Angry Reader of the Week: Jes Tom

"I make people laugh and sometimes think, when I am very lucky."



Greetings, internet friends. It's time to meet the Angry Reader of the Week, spotlighting you, the very special readers of this website. Over the years, I've been able to connect with a lot of cool folks, and this is a way of showing some appreciation and attention to the people who help make this blog what it is. This week's Angry Reader is Jes Tom.


Who are you?

I'm Jes Tom. And if you don't know me yet, you will soon.

What are you?

I am a queer, nonbinary trans, 5th generation, multiethnic, Japanese & Chinese American stand up comic. Which means I look like Mulan but move & sound like Kermit the Frog. I'm also an actor and writer. Oh, and my pronouns are they/them. So you can say, "that's Jes, they look like Mulan but move and sound like Kermit the Frog."

Where are you?

I'm in NYC, which I still naively -- and perhaps sacrilegiously, as a West Coast Asian -- believe is the greatest city definitely in this country, and maybe the world. More specifically, I am in Queens, darting back and forth between Woodside and Forest Hills.

Where are you from?

I was born and raised in San Francisco, in the Richmond District, which was once a pan-Asian cultural enclave. White people live there now, and they are very rude.

What do you do?

I make people laugh and sometimes think, when I am very lucky. I go to auditions and try to get people to fall in love with me. I am working on creating more of my own content (maybe you've seen the short I made with Chewy May about Ghost in the Shell?). But if I'm being honest I mostly spend too much time on Twitter.

What are you all about?

Telling the truth. Speculation. Fantasy, science fiction, and horror.
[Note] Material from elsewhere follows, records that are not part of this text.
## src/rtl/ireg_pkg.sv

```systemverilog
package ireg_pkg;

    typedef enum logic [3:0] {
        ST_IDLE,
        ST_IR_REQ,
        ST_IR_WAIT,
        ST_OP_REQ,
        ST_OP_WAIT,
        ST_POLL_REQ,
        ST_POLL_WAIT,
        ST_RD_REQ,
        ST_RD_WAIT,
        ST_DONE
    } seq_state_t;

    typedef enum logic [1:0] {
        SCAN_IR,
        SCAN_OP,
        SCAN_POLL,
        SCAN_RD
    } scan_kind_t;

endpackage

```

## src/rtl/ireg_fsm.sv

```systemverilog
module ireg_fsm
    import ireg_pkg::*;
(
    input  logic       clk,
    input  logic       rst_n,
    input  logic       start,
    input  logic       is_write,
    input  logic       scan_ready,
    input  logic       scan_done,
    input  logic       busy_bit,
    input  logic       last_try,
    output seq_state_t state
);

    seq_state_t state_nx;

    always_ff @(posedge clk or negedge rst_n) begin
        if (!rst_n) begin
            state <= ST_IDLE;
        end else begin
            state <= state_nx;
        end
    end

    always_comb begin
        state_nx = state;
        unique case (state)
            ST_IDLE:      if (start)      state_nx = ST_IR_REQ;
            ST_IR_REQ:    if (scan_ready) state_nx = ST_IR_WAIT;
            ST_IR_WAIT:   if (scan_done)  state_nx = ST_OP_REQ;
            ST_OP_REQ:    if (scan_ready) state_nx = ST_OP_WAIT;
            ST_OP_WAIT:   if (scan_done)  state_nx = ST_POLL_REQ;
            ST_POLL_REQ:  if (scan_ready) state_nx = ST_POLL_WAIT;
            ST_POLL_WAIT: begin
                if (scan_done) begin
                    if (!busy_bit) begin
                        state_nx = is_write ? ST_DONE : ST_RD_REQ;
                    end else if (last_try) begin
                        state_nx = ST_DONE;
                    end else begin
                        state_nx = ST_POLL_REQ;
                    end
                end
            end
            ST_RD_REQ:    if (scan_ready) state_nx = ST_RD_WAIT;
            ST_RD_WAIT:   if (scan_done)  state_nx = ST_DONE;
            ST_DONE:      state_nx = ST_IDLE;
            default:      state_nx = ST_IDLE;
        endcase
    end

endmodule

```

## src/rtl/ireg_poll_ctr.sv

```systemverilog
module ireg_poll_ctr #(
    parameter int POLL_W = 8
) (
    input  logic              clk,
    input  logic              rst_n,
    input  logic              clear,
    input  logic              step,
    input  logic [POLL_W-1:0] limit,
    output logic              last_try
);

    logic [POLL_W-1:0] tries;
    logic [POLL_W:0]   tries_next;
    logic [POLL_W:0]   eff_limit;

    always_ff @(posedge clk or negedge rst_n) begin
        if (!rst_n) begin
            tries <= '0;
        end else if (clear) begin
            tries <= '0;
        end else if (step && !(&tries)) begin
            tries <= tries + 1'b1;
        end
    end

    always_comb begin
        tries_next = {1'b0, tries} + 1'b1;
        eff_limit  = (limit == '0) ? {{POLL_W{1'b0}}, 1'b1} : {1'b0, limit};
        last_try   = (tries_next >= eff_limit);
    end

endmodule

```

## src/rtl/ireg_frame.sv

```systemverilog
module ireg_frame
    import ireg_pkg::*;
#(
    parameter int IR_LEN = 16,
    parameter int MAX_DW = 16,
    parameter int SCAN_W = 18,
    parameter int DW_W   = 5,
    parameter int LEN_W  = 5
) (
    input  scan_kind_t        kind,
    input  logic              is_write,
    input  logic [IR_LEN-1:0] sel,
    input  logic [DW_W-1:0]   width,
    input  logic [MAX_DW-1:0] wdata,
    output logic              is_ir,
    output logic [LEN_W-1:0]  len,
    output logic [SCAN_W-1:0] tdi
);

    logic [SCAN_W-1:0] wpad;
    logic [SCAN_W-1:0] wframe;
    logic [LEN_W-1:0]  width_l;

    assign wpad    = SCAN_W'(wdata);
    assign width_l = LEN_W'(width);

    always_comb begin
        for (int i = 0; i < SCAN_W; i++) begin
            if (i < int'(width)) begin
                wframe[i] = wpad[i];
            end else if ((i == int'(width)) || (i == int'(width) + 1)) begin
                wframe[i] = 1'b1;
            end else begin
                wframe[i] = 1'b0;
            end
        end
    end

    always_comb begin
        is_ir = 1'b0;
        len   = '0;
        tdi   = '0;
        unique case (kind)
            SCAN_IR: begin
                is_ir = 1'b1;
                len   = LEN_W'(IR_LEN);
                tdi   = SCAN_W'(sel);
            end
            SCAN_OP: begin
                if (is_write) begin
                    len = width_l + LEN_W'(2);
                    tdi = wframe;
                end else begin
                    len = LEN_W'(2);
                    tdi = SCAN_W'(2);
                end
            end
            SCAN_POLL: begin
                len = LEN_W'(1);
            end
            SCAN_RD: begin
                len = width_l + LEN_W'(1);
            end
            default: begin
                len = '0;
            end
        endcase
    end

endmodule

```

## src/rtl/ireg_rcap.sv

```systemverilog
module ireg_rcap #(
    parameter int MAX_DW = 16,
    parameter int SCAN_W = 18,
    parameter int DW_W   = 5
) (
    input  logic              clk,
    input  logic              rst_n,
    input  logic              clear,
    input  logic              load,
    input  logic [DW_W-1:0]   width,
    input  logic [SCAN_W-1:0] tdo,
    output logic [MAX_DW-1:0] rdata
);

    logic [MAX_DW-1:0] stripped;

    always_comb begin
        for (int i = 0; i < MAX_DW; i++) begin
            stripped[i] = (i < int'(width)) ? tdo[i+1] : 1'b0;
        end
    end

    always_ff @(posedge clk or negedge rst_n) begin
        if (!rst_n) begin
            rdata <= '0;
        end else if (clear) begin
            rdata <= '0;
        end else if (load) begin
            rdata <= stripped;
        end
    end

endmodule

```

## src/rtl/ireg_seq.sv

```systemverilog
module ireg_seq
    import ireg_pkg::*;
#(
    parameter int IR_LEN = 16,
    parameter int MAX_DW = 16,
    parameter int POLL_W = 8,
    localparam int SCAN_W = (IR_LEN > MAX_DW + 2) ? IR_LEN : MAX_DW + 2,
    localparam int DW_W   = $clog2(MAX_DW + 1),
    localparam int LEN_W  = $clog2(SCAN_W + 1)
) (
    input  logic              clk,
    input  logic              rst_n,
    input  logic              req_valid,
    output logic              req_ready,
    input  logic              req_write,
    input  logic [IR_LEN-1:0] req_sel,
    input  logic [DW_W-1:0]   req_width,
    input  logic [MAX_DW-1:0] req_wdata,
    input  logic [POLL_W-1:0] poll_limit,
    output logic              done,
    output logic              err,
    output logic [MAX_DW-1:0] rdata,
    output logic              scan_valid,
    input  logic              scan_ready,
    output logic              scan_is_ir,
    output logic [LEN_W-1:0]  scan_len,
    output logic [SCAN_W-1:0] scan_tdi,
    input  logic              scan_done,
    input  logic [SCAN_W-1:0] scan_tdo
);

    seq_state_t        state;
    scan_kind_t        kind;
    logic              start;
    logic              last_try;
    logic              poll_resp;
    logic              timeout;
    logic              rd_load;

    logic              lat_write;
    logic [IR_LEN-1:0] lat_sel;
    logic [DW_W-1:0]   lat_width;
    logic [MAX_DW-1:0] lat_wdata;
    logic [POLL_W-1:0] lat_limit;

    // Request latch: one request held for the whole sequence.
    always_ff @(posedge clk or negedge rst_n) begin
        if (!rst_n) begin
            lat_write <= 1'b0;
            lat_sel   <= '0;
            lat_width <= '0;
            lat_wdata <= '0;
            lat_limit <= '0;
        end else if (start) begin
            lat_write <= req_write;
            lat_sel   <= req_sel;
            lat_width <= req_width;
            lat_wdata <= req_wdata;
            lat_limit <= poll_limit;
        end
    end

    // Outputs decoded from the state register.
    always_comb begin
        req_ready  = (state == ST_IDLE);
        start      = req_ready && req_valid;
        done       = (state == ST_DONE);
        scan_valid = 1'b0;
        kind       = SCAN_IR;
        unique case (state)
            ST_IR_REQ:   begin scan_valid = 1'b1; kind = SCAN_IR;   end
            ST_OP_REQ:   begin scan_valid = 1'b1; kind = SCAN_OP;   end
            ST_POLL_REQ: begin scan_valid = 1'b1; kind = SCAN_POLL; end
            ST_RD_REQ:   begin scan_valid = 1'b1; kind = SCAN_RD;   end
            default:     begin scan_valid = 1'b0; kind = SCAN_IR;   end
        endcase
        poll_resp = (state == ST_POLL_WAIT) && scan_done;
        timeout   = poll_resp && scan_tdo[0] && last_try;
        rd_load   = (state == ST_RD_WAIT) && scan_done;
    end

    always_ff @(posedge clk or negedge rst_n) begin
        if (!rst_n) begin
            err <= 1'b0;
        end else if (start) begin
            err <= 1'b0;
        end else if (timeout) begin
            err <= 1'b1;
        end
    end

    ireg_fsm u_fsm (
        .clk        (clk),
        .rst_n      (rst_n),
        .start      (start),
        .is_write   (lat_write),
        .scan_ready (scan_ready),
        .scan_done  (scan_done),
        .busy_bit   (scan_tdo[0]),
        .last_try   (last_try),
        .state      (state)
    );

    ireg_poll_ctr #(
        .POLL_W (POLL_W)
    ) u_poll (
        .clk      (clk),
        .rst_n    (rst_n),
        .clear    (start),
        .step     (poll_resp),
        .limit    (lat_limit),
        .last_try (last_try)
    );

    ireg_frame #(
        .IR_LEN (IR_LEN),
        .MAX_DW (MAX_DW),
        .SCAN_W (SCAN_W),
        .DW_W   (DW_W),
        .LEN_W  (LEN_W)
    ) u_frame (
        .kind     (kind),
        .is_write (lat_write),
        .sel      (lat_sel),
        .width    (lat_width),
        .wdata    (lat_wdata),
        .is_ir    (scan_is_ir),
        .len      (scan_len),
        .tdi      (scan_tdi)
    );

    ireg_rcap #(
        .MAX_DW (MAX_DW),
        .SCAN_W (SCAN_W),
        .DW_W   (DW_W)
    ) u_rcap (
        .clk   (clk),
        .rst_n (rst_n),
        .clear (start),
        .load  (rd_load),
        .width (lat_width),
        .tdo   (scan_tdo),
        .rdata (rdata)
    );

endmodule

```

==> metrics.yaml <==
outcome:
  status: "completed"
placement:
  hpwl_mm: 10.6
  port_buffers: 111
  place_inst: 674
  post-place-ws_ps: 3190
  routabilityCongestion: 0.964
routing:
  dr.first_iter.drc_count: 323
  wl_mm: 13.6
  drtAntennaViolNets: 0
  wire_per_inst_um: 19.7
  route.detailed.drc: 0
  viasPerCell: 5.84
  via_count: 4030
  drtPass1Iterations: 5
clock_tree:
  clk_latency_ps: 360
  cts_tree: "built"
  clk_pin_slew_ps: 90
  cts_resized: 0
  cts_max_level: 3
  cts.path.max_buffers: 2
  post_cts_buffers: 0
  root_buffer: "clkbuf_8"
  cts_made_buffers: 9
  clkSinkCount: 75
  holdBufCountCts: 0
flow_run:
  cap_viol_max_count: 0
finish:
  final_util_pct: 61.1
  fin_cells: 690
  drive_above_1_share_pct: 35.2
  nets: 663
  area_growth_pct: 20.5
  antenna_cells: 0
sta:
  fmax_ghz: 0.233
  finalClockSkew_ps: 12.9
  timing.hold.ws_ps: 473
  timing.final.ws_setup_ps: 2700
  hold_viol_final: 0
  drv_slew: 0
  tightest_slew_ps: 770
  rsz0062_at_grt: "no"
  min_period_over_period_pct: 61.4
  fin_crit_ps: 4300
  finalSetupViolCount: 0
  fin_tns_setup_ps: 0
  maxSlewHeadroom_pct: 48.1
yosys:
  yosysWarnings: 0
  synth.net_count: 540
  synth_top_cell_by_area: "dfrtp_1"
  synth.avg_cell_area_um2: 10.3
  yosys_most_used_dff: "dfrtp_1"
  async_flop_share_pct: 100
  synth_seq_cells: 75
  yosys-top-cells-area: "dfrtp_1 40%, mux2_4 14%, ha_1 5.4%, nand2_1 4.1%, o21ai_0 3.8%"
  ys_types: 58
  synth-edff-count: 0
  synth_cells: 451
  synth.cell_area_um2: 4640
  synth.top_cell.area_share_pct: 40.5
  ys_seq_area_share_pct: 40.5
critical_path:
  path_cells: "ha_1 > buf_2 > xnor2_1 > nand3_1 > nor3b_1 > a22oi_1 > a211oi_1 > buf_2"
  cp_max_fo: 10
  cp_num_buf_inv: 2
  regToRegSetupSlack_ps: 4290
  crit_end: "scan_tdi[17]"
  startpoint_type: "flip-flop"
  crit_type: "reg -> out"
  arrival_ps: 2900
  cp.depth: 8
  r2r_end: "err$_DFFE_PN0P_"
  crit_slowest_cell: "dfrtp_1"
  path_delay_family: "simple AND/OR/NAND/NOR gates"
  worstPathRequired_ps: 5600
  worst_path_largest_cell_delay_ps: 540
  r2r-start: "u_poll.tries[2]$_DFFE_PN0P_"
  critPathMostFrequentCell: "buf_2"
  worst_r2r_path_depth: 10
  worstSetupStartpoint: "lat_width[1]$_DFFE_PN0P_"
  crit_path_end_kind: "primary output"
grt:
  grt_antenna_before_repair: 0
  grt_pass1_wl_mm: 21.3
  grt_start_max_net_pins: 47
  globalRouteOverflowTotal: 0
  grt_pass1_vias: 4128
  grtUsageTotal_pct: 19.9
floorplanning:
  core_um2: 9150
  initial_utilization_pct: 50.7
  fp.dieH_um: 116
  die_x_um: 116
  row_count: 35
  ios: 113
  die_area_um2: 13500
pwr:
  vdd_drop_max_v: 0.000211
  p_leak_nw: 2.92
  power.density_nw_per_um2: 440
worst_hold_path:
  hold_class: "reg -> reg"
## src/rtl/bsl_pkg.sv

```systemverilog
package bsl_pkg;

  typedef enum logic [1:0] {
    MD_WRITE = 2'd0,
    MD_HOLD  = 2'd1,
    MD_DEMUX = 2'd2,
    MD_CLEAR = 2'd3
  } bsl_mode_e;

  // Two-signal control decode.
  function automatic bsl_mode_e pick_mode(input logic wdis, input logic mclr);
    bsl_mode_e m;
    case ({mclr, wdis})
      2'b00:   m = MD_WRITE;
      2'b01:   m = MD_HOLD;
      2'b10:   m = MD_DEMUX;
      default: m = MD_CLEAR;
    endcase
    return m;
  endfunction

  // Next value of one cell given the mode, its address hit, data and content.
  function automatic logic cell_next(input bsl_mode_e m, input logic hit,
                                     input logic d, input logic cur);
    logic n;
    case (m)
      MD_WRITE: n = hit ? d : cur;
      MD_HOLD:  n = cur;
      MD_DEMUX: n = hit ? d : 1'b0;
      default:  n = 1'b0;
    endcase
    return n;
  endfunction

endpackage

```

## src/rtl/bsl_mode_dec.sv

```systemverilog
module bsl_mode_dec
  import bsl_pkg::*;
(
  input  logic      wdis,
  input  logic      mclr,
  output bsl_mode_e mode_now,
  output logic      is_write,
  output logic      is_hold,
  output logic      is_demux,
  output logic      is_clear
);

  always_comb begin
    mode_now = pick_mode(wdis, mclr);
    is_write = (mode_now == MD_WRITE);
    is_hold  = (mode_now == MD_HOLD);
    is_demux = (mode_now == MD_DEMUX);
    is_clear = (mode_now == MD_CLEAR);
  end

endmodule

```

## src/rtl/bsl_addr_dec.sv

```systemverilog
module bsl_addr_dec #(
  parameter int unsigned WIDTH = 8,
  localparam int unsigned AW = (WIDTH > 1) ? $clog2(WIDTH) : 1
) (
  input  logic [AW-1:0]    sel,
  output logic [WIDTH-1:0] hit
);

  for (genvar i = 0; i < WIDTH; i++) begin : g_hit
    assign hit[i] = (sel == AW'(i));
  end

endmodule

```

## src/rtl/bsl_cell.sv

```systemverilog
module bsl_cell
  import bsl_pkg::*;
(
  input  logic      clk,
  input  logic      rst_n,
  input  bsl_mode_e mode_now,
  input  logic      hit,
  input  logic      d,
  output logic      q
);

  logic q_nxt;

  always_comb q_nxt = cell_next(mode_now, hit, d, q);

  always_ff @(posedge clk or negedge rst_n) begin
    if (!rst_n) q <= 1'b0;
    else        q <= q_nxt;
  end

endmodule

```

## src/rtl/bitsel_latch.sv

```systemverilog
module bitsel_latch
  import bsl_pkg::*;
#(
  parameter int unsigned WIDTH = 8,
  localparam int unsigned AW = (WIDTH > 1) ? $clog2(WIDTH) : 1
) (
  input  logic             clk,
  input  logic             rst_n,
  input  logic [AW-1:0]    sel,
  input  logic             din,
  input  logic             wr_dis,
  input  logic             clr,
  output logic [WIDTH-1:0] q,
  output logic [1:0]       mode
);

  bsl_mode_e        mode_now;
  bsl_mode_e        mode_q;
  logic             is_write, is_hold, is_demux, is_clear;
  logic [WIDTH-1:0] hit;

  bsl_mode_dec u_mode (
    .wdis     (wr_dis),
    .mclr     (clr),
    .mode_now (mode_now),
    .is_write (is_write),
    .is_hold  (is_hold),
    .is_demux (is_demux),
    .is_clear (is_clear)
  );

  bsl_addr_dec #(.WIDTH(WIDTH)) u_addr (
    .sel (sel),
    .hit (hit)
  );

  for (genvar i = 0; i < WIDTH; i++) begin : g_cell
    bsl_cell u_cell (
      .clk      (clk),
      .rst_n    (rst_n),
      .mode_now (mode_now),
      .hit      (hit[i]),
      .d        (din),
      .q        (q[i])
    );
  end

  always_ff @(posedge clk or negedge rst_n) begin
    if (!rst_n) mode_q <= MD_HOLD;
    else        mode_q <= mode_now;
  end

  assign mode = mode_q;

  AST_HIT_ONEHOT: assert property (@(posedge clk) disable iff (!rst_n)
    $onehot(hit));
  AST_HOLD_STABLE: assert property (@(posedge clk) disable iff (!rst_n)
    is_hold |=> $stable(q));
  AST_CLEAR_ZERO: assert property (@(posedge clk) disable iff (!rst_n)
    is_clear |=> (q == '0));
  AST_DEMUX_SINGLE: assert property (@(posedge clk) disable iff (!rst_n)
    is_demux |=> $onehot0(q));
  AST_WRITE_ONE_BIT: assert property (@(posedge clk) disable iff (!rst_n)
    is_write |=> ($countones(q ^ $past(q)) <= 1));

endmodule

```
And getting to know every queer Asian person ever.

What makes you angry?

Right now I'm really mad about the ways I see East Asian American activists hold ourselves and each other to impossible standards of perfection. I think we reproduce our own traumas about never being good enough, about mistakes meaning total failure, about either being gold or garbage, but with each other in the crosshairs. And that pisses me off. I think of us as a bigass family, and it is our familial responsibility to support and learn from each other -- not to look for reasons to tear each other down. I have this crazy idea that we'll feel better and get more done that way.